Sharp and others v Blank and others  EWHC 1870 (Ch)
In the recent High Court judgment in Sharp and others v Blank and others  EWHC 1870 (Ch), the court ordered the claimants, and its third party funder, to be jointly and severally liable for the defendant's costs in an action conducted by a Group Litigation Order (GLO) claim. The case is of particular interest due to the high costs involved, and also the increased liability for third party funders.
The case involved circa 5,800 former and current shareholders in Lloyds TSB (the Claimants) who issued a claim against the directors of Lloyds TSB (the Defendants) claiming damages in relation to the acquisition of HBOS Plc during the financial crisis in 2008. The Claimants had appointed a commercial litigation funder and also had ATE insurance in place. The Claimants' case was ultimately dismissed and the Defendants' costs were in excess of £30 million.
Despite, the Claimants arguing they should only be liable for 65% of the costs, as although it failed overall, it did succeed on two issues, the court refused to depart from their right of discretion as to which party pays the costs, under the rule in CPR 44.2(2)(a).

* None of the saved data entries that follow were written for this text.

===== config.mk =====
export PLATFORM = sky130hd
export DESIGN_NAME = double_ended_queue_core
export DESIGN_NICKNAME = d
export VERILOG_FILES = /design/src/rtl/dq_pkg.sv /design/src/rtl/double_ended_queue_core.sv /design/src/rtl/dq_cell.sv
export SDC_FILE = /design/constraint.sdc
export NUM_CORES = 1
export LEC_CHECK = 0
export ABC_CLOCK_PERIOD_IN_PS = 10640
export BUFFER_PORTS_ARGS = -buffer_cell sky130_fd_sc_hd__buf_2
export CAP_MARGIN = 15
export CORE_UTILIZATION = 40
export DETAILED_ROUTE_END_ITERATION = 12
export HOLD_SLACK_MARGIN = 0.08
export SYNTH_ARGS = -nofsm -noshare
export SYNTH_HDL_FRONTEND = slang
export SYNTH_SLANG_ARGS = --single-unit
export TNS_END_PERCENT = 1

===== constraint.sdc =====
create_clock -name clk -period 10.64 [get_ports clk]
set_input_delay 0 -clock clk [delete_from_list [all_inputs] [get_ports clk]]
set_output_delay 0 -clock clk [all_outputs]
set_load 0.03 [all_outputs]
<file path="config.mk">
export PLATFORM = sky130hd
export DESIGN_NAME = smpq_cell
export DESIGN_NICKNAME = d
export VERILOG_FILES = /design/src/rtl/smpq_pkg.sv /design/src/rtl/smpq_cell.sv
export SDC_FILE = /design/constraint.sdc
export NUM_CORES = 1
export LEC_CHECK = 0
export BUFFER_PORTS_ARGS = -buffer_cell sky130_fd_sc_hd__clkbuf_2
export CAP_MARGIN = 20
export CORE_MARGIN = 5
export CORE_UTILIZATION = 46
export DETAILED_ROUTE_END_ITERATION = 16
export GPL_TIMING_DRIVEN = 0
export PLACE_DENSITY_LB_ADDON = 0.3
export SYNTH_ARGS = -nofsm -noshare
export SYNTH_HDL_FRONTEND = slang
export SYNTH_SLANG_ARGS = --single-unit
</file>
<file path="constraint.sdc">
create_clock -name clk_i -period 4.9 [get_ports clk_i]
set_input_delay 0.735 -clock clk_i [delete_from_list [all_inputs] [get_ports clk_i]]
set_output_delay 0.735 -clock clk_i [all_outputs]
set_load 0.01 [all_outputs]
</file>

In terms of how the costs could be apportioned amongst the Claimants, this had to be done as reflected with the terms of the GLO, which stated that (1) the individual claimants were to be severally liable for costs, and (2) for the apportionment of costs incurred by the Defendants each quarter on common issues amongst the claimants, by reference to the size of each claimant's claim as a proportion of the aggregate claims at the relevant date. Therefore it was not possible for the liability of a class of claimant to be calculated as at a single date. If the Claimants could not calculate this through their own records, the terms of the GLO would have to be revisited later as a last resort.
Interim payment and interest owed
An interim payment of £17 million was ordered, payable six weeks after the judgment was handed down. This was calculated based on half of the claimed incurred costs, plus 90% of the budgeted costs (plus VAT).
Pre-judgment interest was also awarded in the usual way; the Claimants were ordered to pay interest on the Defendants' costs (at the Bank of England base rate) from the date of payment of each invoice until the earlier of (i) payment of such costs or (ii) the date from which interest at the rate prescribed by the Judgments Act 1838 became payable.
The third party funders' liability
The funder wanted to limit its liability to the extent of the funding it provided (i.e. subject the Arkin cap), to the extent the Claimants failed to satisfy the adverse costs order. The court did not have sufficient information regarding the funding arrangements to exercise its discretion regarding the entirety of the costs claim, but did have enough information regarding the funding amount and ATE cover available to know it could satisfy the interim costs order made.
The court further noted that the Arkin cap is not binding, as has been seen in Davey v Money  1 WLR 1751. Ultimately, as has been seen in other recent cases such as Chapelgate Credit Opportunity Master Fund Ltd v Money & Ors  EWHC 997 (Ch), the court has the discretion, and the rule in Arkin is for guidance only.
Of further note in Sharp, is the court's order that the third party funder is jointly and severally liable for costs payable to the Defendants.
Looking forwards, funders must therefore be mindful that not only can they not rely on the Arkin cap, but they must also carefully assess their potential liability and the terms of any proposed funding arrangements, especially as applications for non-party costs orders against funders may be made more frequently in view of the more challenging economic environment. We expect that this will have an impact on the price and economics of funding going forward.